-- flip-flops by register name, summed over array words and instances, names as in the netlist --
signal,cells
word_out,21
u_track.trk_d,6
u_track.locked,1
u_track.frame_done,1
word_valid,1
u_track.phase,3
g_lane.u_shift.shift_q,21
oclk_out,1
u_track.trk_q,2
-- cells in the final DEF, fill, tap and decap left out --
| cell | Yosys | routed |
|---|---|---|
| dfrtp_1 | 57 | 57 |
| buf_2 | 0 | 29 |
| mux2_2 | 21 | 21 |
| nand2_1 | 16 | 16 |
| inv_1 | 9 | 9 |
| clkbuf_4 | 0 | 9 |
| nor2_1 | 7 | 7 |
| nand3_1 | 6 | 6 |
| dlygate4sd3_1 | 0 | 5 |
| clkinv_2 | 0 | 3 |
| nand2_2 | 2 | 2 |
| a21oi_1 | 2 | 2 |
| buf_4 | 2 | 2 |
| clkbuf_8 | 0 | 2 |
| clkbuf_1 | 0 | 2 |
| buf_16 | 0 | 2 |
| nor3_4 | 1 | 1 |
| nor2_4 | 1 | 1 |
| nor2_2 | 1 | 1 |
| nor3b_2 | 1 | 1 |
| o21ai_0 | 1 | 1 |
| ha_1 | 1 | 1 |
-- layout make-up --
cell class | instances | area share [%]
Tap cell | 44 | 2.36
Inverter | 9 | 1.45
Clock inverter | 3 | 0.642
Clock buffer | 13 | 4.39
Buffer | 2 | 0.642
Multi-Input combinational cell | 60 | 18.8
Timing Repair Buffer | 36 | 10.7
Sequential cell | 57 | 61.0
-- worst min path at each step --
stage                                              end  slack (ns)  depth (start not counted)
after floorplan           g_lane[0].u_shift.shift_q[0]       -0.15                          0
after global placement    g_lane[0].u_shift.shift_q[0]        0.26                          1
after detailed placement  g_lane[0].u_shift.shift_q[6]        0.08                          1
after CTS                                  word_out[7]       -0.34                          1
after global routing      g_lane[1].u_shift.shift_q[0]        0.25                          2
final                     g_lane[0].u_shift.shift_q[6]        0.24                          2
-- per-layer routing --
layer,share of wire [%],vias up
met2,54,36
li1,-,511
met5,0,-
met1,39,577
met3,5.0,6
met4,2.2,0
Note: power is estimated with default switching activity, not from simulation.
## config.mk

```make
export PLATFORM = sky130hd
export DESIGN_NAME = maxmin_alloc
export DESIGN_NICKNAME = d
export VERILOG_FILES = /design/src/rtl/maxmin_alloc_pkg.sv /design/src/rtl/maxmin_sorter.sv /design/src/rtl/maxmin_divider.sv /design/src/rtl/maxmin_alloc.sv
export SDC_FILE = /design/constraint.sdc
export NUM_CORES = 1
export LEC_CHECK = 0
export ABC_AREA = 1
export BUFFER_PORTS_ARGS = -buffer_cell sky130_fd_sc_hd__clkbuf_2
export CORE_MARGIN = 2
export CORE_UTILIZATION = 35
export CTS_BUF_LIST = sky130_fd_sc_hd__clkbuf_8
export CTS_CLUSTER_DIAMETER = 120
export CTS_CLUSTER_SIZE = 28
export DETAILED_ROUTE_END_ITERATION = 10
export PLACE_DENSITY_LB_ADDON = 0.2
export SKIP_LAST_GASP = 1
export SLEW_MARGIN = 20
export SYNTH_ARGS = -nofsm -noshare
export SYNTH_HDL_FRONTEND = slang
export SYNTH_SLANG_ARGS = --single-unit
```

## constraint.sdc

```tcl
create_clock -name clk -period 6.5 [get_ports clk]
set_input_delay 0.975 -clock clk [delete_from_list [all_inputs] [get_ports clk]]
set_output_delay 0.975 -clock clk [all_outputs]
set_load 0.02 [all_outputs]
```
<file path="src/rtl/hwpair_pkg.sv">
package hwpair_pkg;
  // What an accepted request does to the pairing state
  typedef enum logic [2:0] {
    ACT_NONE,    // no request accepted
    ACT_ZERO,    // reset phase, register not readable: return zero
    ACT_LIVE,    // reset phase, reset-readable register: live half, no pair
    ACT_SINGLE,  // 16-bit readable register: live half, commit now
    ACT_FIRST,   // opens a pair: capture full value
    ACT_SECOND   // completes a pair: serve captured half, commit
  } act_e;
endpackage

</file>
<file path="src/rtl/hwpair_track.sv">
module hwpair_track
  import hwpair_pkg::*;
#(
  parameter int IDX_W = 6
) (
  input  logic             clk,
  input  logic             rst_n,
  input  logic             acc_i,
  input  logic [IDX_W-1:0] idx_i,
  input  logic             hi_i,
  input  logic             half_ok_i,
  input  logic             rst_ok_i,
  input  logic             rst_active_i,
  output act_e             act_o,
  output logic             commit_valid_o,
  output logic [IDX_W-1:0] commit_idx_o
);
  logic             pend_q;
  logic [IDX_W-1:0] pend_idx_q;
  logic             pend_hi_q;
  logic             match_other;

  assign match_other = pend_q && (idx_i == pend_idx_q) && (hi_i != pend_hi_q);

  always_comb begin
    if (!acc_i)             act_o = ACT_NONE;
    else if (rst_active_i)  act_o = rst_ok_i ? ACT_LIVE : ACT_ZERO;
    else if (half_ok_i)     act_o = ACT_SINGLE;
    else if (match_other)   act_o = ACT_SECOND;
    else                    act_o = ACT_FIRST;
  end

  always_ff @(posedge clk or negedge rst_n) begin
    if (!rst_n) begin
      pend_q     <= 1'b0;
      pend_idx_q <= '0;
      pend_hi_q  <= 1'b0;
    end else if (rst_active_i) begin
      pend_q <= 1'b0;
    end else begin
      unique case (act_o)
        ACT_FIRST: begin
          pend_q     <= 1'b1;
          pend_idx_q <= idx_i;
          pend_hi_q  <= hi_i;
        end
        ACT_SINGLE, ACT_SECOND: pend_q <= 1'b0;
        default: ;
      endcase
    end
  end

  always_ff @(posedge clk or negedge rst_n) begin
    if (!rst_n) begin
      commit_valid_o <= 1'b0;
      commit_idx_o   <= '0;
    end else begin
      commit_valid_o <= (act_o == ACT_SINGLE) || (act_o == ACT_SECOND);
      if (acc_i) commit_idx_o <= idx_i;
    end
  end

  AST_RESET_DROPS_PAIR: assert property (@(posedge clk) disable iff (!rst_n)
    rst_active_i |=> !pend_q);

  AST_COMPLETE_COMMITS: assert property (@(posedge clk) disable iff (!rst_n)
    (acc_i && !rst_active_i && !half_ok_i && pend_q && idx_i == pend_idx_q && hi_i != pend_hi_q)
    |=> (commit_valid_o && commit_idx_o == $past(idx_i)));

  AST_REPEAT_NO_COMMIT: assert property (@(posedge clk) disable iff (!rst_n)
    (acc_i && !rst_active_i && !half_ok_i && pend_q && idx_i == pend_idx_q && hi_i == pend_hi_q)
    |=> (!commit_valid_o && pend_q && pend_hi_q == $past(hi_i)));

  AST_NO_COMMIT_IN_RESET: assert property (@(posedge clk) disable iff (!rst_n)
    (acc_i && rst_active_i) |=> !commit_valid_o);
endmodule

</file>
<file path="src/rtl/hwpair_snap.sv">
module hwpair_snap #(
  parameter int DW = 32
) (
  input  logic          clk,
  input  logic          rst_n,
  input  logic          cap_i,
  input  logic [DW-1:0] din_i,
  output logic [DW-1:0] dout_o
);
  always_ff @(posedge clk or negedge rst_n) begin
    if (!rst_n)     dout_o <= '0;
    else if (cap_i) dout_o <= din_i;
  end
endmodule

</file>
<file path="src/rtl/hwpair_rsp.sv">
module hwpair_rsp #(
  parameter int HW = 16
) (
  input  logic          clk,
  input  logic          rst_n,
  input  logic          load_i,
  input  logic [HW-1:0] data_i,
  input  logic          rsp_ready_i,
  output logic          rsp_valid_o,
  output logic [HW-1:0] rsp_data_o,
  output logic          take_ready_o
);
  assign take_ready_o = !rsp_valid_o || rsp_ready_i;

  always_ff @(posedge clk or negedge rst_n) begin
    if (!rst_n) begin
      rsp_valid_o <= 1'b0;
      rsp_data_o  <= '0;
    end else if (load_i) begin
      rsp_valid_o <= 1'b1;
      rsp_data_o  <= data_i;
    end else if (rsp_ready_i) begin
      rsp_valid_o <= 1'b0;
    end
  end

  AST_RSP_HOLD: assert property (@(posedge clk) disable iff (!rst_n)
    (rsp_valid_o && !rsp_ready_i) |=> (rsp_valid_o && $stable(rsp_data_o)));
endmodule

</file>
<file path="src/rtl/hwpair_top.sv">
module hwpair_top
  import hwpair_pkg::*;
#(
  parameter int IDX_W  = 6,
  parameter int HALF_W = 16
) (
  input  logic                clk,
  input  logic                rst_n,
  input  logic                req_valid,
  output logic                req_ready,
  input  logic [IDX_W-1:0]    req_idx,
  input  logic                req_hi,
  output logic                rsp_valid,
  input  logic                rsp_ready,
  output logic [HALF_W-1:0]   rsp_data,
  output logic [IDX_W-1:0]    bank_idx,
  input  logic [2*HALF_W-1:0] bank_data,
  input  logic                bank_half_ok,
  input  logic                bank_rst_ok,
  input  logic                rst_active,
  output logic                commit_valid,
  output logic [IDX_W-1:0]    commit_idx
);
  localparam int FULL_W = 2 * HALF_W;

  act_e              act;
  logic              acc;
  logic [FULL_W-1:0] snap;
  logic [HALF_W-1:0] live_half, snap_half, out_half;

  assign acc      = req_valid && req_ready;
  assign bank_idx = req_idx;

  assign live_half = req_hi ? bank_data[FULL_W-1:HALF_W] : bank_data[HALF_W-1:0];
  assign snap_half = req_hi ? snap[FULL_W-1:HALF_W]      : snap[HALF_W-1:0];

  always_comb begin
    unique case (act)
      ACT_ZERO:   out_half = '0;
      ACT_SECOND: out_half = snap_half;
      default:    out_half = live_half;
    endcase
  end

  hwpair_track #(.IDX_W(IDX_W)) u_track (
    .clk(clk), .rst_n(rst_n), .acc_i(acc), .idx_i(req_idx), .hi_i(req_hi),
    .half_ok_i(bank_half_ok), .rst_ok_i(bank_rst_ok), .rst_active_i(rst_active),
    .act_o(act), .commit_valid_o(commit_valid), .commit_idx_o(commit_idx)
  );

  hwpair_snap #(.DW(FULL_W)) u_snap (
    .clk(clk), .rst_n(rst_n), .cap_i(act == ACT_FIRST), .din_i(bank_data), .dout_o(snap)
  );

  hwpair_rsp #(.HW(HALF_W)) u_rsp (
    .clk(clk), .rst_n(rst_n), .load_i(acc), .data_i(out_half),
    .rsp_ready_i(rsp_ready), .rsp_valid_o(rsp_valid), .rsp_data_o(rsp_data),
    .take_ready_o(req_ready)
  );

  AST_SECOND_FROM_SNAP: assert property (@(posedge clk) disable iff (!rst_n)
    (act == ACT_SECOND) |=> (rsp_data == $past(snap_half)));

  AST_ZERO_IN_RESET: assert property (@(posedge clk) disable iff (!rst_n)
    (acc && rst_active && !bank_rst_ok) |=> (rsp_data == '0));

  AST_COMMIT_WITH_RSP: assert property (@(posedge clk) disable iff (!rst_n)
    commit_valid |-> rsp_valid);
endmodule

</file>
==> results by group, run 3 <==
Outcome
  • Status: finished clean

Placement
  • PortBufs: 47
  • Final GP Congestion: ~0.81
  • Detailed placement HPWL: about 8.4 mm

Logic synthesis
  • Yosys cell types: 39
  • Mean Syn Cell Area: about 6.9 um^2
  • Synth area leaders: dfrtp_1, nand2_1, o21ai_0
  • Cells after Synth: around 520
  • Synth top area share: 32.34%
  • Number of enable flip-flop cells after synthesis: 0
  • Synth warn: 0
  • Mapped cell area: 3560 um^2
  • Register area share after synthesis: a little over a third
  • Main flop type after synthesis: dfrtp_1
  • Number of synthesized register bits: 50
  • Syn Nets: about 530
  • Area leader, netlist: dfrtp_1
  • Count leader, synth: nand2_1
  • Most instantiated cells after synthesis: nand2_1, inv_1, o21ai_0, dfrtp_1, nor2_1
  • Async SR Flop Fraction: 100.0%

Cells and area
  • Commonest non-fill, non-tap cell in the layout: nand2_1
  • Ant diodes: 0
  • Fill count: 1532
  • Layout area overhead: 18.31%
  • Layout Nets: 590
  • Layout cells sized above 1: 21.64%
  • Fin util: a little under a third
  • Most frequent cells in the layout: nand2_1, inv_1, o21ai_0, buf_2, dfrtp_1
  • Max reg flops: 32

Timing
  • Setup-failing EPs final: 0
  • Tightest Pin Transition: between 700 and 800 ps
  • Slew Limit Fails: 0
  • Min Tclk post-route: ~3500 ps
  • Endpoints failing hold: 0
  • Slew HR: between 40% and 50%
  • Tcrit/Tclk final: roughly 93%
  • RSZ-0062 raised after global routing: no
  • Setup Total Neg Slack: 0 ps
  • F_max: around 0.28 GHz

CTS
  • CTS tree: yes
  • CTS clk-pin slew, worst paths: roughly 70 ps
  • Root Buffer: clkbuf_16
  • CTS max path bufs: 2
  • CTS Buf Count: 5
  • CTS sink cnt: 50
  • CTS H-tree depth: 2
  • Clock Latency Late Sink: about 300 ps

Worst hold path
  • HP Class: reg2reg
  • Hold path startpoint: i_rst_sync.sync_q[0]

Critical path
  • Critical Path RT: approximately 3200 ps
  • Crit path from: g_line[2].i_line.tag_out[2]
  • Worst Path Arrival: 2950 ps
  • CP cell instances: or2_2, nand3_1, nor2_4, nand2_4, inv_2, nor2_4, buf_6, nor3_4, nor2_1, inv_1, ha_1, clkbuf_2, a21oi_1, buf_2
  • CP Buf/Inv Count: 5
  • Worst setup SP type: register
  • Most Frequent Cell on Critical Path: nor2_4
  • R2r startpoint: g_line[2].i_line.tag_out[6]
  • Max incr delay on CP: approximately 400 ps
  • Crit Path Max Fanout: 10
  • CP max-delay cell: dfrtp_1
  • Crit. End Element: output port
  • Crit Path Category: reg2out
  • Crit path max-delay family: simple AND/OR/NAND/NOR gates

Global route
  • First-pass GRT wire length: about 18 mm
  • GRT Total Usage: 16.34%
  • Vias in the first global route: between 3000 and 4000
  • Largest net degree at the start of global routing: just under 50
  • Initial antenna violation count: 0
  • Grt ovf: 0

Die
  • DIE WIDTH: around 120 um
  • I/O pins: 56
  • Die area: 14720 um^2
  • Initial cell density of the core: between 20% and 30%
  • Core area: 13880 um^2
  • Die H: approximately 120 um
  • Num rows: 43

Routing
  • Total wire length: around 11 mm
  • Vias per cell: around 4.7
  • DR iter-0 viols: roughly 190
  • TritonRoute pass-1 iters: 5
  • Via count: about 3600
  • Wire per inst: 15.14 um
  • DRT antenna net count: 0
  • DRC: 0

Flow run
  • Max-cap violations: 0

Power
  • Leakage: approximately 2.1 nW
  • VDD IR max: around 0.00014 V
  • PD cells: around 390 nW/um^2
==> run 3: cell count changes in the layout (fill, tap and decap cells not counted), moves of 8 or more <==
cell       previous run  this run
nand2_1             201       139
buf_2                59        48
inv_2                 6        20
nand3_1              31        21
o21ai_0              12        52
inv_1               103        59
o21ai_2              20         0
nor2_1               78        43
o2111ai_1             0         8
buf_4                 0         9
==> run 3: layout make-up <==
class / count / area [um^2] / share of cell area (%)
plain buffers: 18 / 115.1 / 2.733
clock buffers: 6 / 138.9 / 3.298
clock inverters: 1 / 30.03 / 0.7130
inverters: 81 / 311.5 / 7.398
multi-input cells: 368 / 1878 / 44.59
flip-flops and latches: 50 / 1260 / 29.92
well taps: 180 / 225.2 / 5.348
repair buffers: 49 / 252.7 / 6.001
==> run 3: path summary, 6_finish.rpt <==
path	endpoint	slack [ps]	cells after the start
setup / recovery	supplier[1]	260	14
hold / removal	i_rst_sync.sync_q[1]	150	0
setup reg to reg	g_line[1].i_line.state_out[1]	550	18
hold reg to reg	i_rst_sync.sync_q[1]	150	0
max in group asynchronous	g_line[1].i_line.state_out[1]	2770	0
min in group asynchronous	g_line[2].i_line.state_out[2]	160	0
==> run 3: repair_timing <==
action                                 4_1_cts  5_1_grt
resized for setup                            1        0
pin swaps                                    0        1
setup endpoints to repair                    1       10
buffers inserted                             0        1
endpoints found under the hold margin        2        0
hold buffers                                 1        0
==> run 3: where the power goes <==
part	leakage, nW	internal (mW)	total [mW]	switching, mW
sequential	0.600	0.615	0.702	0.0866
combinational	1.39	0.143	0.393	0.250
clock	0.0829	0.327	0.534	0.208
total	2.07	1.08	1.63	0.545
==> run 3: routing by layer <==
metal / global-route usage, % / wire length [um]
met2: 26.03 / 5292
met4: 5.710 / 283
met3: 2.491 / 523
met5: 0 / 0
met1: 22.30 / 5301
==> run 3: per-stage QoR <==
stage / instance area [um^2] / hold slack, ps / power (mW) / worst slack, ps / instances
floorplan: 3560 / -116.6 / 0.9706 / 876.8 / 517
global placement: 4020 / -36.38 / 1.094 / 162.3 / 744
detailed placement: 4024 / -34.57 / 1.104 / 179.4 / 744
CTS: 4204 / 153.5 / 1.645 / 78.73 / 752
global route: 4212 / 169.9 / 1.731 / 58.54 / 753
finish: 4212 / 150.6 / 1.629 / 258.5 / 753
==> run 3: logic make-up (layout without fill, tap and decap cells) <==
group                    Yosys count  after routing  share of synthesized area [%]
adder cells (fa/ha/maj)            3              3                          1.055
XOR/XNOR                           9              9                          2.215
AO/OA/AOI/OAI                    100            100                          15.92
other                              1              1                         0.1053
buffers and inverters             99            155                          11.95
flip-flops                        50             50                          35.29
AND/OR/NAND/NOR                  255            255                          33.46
┄┄┄┄┄┄┄┄┄┄
_Requirement_:
The expected answer is each line of the records above that includes the string "stage".

_Response below_:
stage                                              end  slack (ns)  depth (start not counted)
==> run 3: per-stage QoR <==
stage / instance area [um^2] / hold slack, ps / power (mW) / worst slack, ps / instances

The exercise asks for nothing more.